[Opening RECORDS TO USE section]

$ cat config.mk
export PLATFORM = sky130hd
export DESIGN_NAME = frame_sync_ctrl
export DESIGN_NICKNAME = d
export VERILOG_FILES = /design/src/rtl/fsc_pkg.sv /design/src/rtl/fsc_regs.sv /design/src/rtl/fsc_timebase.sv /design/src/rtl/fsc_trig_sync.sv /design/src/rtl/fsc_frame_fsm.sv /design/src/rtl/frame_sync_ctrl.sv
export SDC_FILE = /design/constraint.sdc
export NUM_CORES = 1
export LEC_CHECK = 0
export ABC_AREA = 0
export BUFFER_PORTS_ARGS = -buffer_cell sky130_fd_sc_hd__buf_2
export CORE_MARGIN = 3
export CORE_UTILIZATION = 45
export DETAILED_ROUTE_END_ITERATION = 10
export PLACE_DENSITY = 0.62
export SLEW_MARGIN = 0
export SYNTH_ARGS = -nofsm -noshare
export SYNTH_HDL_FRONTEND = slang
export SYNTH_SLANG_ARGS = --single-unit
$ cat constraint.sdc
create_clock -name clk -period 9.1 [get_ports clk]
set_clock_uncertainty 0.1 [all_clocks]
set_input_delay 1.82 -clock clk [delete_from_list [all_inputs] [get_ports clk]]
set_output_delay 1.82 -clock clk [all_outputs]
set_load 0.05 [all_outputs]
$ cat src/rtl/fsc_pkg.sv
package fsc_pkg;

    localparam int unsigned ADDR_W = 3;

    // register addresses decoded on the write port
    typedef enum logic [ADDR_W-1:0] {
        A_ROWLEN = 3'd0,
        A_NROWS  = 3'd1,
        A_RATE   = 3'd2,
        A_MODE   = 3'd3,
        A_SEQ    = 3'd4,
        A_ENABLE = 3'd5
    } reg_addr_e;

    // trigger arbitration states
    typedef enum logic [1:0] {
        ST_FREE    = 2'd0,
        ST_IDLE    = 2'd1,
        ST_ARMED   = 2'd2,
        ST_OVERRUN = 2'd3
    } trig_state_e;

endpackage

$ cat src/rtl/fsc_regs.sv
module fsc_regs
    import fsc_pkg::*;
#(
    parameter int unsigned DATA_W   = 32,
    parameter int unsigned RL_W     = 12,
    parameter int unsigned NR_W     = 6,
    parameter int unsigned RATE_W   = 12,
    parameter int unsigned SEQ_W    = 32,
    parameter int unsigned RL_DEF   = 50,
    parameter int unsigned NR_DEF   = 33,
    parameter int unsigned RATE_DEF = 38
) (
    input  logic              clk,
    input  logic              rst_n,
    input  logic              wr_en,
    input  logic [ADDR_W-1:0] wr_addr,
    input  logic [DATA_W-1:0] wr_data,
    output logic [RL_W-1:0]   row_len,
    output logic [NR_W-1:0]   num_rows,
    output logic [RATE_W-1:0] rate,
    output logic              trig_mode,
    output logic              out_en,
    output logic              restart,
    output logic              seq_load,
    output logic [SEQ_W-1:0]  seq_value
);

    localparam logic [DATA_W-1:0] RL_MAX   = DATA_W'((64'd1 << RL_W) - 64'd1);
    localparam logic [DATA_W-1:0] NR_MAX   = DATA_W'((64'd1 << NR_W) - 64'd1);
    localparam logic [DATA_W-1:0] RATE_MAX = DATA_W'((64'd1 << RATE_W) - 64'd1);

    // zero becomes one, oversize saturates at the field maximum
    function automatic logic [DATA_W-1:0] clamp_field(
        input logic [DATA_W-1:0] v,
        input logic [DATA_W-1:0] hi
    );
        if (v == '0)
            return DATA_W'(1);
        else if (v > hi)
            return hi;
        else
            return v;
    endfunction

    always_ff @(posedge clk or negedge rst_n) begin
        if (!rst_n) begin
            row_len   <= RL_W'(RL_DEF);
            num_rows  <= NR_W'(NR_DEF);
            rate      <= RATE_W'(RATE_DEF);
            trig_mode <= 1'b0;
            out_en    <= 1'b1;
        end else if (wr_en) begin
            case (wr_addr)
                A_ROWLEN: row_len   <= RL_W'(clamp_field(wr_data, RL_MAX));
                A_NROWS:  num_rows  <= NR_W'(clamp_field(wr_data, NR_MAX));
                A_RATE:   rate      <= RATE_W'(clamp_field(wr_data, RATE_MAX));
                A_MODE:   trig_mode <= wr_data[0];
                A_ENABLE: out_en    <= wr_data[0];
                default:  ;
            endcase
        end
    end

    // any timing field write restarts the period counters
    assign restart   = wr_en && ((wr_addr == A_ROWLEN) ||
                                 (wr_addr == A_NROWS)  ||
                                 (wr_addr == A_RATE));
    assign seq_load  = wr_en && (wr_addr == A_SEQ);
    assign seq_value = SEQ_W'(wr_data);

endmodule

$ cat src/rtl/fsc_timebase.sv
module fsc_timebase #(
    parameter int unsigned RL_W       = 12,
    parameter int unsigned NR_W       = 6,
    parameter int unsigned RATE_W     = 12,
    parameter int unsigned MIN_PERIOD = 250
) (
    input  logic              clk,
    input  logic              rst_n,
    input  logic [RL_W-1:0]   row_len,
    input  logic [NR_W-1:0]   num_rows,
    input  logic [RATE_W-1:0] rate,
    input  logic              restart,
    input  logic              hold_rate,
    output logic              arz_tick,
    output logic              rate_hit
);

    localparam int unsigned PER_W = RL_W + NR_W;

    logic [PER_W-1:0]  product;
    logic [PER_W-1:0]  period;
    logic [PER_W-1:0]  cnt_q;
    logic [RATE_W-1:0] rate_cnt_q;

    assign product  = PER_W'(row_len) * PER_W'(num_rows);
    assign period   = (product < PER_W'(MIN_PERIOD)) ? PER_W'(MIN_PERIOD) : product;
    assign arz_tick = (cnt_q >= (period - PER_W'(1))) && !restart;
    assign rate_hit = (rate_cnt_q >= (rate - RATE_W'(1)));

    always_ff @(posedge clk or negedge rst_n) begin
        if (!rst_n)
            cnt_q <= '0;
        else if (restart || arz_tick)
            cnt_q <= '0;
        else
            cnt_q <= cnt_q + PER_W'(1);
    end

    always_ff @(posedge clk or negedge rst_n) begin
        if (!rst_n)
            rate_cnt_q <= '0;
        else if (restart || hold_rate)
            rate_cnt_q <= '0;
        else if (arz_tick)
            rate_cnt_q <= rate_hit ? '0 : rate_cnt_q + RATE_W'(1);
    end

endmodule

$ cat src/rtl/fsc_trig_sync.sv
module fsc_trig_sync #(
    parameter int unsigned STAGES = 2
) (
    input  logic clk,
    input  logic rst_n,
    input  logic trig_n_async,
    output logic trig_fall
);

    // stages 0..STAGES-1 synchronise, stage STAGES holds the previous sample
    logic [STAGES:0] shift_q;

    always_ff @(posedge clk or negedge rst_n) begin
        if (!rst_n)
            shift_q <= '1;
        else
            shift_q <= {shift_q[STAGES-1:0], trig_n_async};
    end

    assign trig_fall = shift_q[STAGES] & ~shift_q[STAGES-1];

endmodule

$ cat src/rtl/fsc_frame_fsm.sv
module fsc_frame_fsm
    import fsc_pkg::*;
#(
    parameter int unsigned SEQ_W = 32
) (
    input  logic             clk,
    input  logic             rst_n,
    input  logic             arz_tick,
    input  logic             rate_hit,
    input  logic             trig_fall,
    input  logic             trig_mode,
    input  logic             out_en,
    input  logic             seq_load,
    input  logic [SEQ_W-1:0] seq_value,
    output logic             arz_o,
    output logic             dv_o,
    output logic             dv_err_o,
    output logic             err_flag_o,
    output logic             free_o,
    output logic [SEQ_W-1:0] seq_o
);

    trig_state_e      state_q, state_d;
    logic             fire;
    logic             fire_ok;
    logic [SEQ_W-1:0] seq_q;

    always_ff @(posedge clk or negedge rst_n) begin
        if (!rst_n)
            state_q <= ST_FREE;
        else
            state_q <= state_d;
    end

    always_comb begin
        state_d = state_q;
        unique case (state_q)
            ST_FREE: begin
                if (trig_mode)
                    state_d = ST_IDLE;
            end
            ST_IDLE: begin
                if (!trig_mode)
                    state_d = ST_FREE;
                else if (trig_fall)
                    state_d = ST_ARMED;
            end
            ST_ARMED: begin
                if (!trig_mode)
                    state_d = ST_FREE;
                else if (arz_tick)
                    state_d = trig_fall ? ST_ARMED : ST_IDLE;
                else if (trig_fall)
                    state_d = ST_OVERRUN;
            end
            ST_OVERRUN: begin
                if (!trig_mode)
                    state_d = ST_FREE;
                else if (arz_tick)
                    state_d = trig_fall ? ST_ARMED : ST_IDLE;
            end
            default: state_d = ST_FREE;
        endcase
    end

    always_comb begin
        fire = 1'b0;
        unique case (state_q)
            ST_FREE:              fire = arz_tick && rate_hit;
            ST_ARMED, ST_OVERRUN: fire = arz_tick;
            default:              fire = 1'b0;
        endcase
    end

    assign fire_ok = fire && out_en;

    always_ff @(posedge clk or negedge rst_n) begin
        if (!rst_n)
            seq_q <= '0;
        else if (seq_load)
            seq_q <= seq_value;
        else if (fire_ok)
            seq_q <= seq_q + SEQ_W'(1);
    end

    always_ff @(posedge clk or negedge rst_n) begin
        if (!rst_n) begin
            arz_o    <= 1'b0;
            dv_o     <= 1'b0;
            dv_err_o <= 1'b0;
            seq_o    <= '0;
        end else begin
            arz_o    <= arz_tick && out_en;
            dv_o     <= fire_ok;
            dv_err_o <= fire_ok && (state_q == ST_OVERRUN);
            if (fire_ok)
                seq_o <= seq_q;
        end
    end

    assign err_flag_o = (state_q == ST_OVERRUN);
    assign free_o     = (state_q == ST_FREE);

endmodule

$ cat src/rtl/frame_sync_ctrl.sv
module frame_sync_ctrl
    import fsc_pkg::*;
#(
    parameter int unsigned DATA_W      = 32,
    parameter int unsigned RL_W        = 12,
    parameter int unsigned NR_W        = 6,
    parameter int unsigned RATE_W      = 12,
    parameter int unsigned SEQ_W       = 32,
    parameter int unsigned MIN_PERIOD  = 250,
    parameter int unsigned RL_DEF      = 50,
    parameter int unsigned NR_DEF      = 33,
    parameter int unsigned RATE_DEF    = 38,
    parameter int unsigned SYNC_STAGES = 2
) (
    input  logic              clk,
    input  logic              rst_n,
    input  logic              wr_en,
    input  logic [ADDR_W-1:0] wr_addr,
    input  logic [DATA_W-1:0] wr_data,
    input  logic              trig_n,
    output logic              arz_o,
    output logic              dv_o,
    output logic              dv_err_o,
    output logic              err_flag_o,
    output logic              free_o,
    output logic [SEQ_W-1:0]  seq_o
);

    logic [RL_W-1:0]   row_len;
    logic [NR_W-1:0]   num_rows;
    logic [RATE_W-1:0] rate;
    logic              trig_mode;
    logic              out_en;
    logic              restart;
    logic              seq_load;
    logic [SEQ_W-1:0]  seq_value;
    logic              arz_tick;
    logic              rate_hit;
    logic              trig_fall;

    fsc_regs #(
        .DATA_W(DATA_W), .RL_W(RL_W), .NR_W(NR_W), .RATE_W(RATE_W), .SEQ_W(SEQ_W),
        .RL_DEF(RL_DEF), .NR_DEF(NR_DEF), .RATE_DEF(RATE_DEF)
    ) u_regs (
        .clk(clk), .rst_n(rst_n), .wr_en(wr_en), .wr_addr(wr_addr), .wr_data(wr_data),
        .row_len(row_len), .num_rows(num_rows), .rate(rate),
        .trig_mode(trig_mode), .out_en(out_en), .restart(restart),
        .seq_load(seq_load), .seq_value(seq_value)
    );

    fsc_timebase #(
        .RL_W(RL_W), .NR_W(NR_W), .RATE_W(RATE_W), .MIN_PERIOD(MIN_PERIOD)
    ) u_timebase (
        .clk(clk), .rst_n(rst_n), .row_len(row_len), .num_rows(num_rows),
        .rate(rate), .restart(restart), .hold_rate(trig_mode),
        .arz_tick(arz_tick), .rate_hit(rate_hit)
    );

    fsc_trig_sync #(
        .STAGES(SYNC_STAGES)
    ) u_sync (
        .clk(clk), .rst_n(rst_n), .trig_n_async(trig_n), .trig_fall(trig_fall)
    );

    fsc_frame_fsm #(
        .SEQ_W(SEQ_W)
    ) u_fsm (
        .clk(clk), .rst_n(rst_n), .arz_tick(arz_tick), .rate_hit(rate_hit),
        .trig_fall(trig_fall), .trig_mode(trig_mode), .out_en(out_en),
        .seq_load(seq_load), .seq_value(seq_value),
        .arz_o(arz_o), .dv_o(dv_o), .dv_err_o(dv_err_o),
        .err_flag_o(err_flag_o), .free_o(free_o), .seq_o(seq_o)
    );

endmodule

[Closing RECORDS TO USE section]
[Opening RECORDS TO USE section]

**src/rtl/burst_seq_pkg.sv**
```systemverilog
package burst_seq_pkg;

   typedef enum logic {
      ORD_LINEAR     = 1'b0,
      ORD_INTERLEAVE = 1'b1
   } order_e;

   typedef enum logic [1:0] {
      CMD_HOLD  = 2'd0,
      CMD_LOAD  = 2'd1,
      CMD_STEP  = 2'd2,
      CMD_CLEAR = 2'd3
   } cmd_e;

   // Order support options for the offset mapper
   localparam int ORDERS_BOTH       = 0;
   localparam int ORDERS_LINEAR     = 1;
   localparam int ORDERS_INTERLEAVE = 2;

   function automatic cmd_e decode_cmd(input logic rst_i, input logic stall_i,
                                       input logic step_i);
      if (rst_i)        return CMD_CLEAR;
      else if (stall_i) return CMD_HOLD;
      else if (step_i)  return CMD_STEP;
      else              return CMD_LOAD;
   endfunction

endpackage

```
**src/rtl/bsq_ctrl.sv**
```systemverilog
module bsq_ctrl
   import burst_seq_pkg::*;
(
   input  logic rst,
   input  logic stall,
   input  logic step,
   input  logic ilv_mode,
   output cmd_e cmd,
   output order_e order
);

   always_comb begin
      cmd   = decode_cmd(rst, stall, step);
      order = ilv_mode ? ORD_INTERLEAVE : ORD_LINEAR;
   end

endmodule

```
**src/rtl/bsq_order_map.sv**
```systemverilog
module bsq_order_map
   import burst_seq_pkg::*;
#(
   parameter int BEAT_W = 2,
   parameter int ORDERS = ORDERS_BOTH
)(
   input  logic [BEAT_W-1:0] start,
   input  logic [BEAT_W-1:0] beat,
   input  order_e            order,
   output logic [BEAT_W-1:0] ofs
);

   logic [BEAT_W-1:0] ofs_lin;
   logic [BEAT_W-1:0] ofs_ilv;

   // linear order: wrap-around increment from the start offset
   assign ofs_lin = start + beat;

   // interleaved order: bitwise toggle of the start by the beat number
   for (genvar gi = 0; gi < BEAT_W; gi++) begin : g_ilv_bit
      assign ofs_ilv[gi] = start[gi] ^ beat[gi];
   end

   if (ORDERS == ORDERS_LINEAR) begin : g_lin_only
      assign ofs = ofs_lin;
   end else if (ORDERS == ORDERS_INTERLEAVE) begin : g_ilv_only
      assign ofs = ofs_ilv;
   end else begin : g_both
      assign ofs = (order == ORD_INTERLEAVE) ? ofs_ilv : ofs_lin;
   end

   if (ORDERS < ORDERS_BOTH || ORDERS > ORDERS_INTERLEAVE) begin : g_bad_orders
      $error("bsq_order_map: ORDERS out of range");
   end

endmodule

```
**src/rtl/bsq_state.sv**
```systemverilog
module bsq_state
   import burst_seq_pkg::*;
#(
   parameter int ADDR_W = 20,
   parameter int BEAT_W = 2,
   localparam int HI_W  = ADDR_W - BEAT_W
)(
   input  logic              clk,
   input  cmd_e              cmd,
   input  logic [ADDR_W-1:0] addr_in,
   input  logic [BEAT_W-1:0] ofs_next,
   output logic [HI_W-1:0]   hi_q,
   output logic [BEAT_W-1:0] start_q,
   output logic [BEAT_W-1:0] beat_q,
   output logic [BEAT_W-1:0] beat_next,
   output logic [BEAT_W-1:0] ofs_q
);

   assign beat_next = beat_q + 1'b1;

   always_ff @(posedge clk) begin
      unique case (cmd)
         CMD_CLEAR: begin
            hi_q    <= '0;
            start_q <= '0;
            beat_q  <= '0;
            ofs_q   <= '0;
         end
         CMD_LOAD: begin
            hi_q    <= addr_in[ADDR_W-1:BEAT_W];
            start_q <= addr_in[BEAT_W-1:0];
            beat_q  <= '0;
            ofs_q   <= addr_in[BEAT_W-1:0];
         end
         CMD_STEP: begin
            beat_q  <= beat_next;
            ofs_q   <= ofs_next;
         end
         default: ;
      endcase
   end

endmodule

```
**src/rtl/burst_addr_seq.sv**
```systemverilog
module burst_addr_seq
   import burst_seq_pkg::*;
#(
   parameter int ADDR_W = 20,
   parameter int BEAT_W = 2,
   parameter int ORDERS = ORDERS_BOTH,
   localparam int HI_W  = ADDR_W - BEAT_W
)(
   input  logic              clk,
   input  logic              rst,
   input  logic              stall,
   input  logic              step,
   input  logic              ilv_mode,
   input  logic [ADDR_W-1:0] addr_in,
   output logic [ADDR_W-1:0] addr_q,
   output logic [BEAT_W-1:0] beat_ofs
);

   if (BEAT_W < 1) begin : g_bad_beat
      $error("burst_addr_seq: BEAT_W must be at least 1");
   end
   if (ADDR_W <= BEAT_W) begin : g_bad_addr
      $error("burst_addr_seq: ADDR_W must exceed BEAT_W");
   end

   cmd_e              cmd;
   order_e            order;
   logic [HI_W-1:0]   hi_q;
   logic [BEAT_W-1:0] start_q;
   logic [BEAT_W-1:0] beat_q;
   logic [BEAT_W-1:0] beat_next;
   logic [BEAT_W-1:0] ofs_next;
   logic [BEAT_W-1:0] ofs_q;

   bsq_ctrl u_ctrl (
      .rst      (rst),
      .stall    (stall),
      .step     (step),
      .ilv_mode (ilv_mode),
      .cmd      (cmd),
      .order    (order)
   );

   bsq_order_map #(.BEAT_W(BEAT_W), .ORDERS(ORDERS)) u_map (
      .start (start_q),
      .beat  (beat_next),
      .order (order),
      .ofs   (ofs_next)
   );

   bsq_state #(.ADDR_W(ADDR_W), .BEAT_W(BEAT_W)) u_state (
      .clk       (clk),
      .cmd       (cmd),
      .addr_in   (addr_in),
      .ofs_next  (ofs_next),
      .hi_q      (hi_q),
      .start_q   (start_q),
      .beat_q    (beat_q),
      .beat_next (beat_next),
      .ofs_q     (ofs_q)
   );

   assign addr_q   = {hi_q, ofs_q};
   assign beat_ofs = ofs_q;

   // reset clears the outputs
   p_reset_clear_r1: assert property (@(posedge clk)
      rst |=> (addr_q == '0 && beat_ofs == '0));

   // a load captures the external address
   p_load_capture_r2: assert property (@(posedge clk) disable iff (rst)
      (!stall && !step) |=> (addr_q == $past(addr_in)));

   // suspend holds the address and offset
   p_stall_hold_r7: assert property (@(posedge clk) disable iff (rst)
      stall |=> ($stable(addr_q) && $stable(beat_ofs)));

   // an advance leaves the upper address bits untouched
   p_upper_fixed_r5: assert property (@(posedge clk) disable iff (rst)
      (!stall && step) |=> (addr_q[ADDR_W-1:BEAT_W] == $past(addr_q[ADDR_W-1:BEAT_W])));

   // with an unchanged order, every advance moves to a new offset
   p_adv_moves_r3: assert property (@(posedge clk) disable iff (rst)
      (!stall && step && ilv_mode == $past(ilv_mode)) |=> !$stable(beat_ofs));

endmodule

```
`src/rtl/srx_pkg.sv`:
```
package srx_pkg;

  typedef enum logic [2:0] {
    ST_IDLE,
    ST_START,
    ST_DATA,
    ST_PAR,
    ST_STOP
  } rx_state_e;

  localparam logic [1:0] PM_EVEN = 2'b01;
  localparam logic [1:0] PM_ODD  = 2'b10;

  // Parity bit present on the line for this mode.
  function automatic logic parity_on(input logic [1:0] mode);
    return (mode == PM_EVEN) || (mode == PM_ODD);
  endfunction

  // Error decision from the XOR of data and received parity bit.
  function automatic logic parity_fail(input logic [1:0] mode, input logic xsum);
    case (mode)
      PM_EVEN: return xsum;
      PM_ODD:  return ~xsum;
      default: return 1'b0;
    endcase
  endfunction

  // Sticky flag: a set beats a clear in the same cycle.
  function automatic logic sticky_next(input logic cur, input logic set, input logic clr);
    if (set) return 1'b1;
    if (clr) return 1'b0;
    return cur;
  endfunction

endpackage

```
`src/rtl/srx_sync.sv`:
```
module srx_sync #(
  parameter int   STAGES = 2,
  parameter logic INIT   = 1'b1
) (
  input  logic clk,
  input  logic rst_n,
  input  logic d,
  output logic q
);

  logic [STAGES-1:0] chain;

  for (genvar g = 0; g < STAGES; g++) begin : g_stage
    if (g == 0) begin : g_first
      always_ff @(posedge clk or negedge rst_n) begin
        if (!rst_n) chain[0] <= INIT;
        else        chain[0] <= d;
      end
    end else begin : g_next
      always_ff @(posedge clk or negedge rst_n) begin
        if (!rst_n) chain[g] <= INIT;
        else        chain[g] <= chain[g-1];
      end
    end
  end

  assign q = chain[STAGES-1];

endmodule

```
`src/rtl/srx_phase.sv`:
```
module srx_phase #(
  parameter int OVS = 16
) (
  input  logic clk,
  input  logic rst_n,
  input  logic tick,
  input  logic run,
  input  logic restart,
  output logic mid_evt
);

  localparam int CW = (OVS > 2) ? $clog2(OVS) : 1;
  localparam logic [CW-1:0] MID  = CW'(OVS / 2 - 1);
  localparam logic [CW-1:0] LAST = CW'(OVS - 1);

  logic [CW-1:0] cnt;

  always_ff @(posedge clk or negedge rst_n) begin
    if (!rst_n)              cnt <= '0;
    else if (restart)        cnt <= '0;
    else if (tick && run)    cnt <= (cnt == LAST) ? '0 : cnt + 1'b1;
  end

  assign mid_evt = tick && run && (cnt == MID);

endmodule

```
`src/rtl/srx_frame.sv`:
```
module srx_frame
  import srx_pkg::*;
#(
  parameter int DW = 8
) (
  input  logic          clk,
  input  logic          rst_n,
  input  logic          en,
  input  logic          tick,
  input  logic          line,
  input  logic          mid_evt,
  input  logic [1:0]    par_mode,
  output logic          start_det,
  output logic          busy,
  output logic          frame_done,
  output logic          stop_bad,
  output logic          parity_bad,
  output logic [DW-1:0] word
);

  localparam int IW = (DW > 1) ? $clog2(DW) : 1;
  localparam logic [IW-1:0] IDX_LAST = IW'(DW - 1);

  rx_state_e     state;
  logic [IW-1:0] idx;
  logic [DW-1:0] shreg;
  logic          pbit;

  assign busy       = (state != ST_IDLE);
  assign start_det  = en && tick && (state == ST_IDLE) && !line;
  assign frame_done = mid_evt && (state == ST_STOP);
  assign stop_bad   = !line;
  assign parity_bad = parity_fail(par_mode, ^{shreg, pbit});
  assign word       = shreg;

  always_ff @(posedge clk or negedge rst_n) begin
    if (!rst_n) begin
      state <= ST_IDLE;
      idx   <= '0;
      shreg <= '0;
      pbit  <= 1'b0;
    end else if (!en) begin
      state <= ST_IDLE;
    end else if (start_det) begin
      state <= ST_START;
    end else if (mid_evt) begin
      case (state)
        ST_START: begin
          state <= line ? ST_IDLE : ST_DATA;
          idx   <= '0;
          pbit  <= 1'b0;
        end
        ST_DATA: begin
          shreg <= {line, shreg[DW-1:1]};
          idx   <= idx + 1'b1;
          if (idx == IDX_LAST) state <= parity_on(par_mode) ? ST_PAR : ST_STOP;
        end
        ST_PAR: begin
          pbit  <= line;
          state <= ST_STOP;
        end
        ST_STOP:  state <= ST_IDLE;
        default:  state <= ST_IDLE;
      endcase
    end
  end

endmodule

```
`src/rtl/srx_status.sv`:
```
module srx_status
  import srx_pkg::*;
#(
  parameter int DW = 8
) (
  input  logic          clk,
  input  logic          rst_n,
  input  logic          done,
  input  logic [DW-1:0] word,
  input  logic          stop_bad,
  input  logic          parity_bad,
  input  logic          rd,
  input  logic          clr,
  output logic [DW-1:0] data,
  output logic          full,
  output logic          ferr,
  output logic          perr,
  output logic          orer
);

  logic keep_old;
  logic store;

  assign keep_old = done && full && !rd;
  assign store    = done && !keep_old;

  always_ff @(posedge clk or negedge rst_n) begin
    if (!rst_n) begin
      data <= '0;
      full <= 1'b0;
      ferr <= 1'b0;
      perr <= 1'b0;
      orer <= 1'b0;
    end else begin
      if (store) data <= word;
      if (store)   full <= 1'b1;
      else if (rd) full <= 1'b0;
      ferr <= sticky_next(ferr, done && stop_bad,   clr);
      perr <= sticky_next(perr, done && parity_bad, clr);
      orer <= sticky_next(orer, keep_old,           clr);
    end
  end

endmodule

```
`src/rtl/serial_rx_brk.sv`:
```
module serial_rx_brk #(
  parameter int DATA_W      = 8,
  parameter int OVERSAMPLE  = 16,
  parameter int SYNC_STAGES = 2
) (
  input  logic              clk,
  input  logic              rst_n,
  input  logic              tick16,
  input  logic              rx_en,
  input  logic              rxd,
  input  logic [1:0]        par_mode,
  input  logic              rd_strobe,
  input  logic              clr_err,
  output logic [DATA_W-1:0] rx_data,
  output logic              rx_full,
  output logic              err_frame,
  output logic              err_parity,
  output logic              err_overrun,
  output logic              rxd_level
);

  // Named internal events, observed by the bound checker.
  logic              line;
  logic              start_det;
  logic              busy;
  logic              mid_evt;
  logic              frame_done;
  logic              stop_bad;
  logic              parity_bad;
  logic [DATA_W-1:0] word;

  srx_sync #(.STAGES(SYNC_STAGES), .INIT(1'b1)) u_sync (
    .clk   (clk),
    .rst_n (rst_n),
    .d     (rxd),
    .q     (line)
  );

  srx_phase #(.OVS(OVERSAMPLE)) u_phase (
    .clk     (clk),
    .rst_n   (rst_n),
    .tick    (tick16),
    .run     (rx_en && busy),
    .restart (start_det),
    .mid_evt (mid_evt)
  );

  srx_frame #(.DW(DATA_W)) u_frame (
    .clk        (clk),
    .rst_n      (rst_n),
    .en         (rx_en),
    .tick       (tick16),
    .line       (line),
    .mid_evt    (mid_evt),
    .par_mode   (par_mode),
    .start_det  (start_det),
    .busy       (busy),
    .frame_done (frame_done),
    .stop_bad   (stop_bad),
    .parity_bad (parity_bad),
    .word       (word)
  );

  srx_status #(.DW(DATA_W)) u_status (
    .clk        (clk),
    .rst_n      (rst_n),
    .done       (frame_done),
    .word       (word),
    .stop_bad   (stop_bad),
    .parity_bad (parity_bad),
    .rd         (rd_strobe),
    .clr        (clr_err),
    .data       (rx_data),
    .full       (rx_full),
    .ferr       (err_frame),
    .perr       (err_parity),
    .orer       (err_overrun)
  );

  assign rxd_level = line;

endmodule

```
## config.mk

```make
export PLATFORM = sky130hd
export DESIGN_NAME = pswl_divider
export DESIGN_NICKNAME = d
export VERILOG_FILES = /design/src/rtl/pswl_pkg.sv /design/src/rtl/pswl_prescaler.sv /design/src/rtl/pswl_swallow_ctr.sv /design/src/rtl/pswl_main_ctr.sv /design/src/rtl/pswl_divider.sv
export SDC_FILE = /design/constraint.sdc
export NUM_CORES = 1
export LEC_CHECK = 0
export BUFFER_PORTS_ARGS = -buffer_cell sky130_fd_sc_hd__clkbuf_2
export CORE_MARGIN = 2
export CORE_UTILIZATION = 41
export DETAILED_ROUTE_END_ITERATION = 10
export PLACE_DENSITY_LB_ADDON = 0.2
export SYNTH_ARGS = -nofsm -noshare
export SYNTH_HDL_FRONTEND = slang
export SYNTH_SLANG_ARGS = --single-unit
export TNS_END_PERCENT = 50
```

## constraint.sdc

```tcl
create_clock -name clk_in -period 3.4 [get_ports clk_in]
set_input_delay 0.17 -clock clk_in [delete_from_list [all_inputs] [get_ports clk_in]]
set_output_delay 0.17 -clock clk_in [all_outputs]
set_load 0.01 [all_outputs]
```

[Closing RECORDS TO USE section]

** EXERCISE **
When every line of the listing has been checked for the string "perr", give only the number of lines that contain it.

** FINAL ANSWER **
4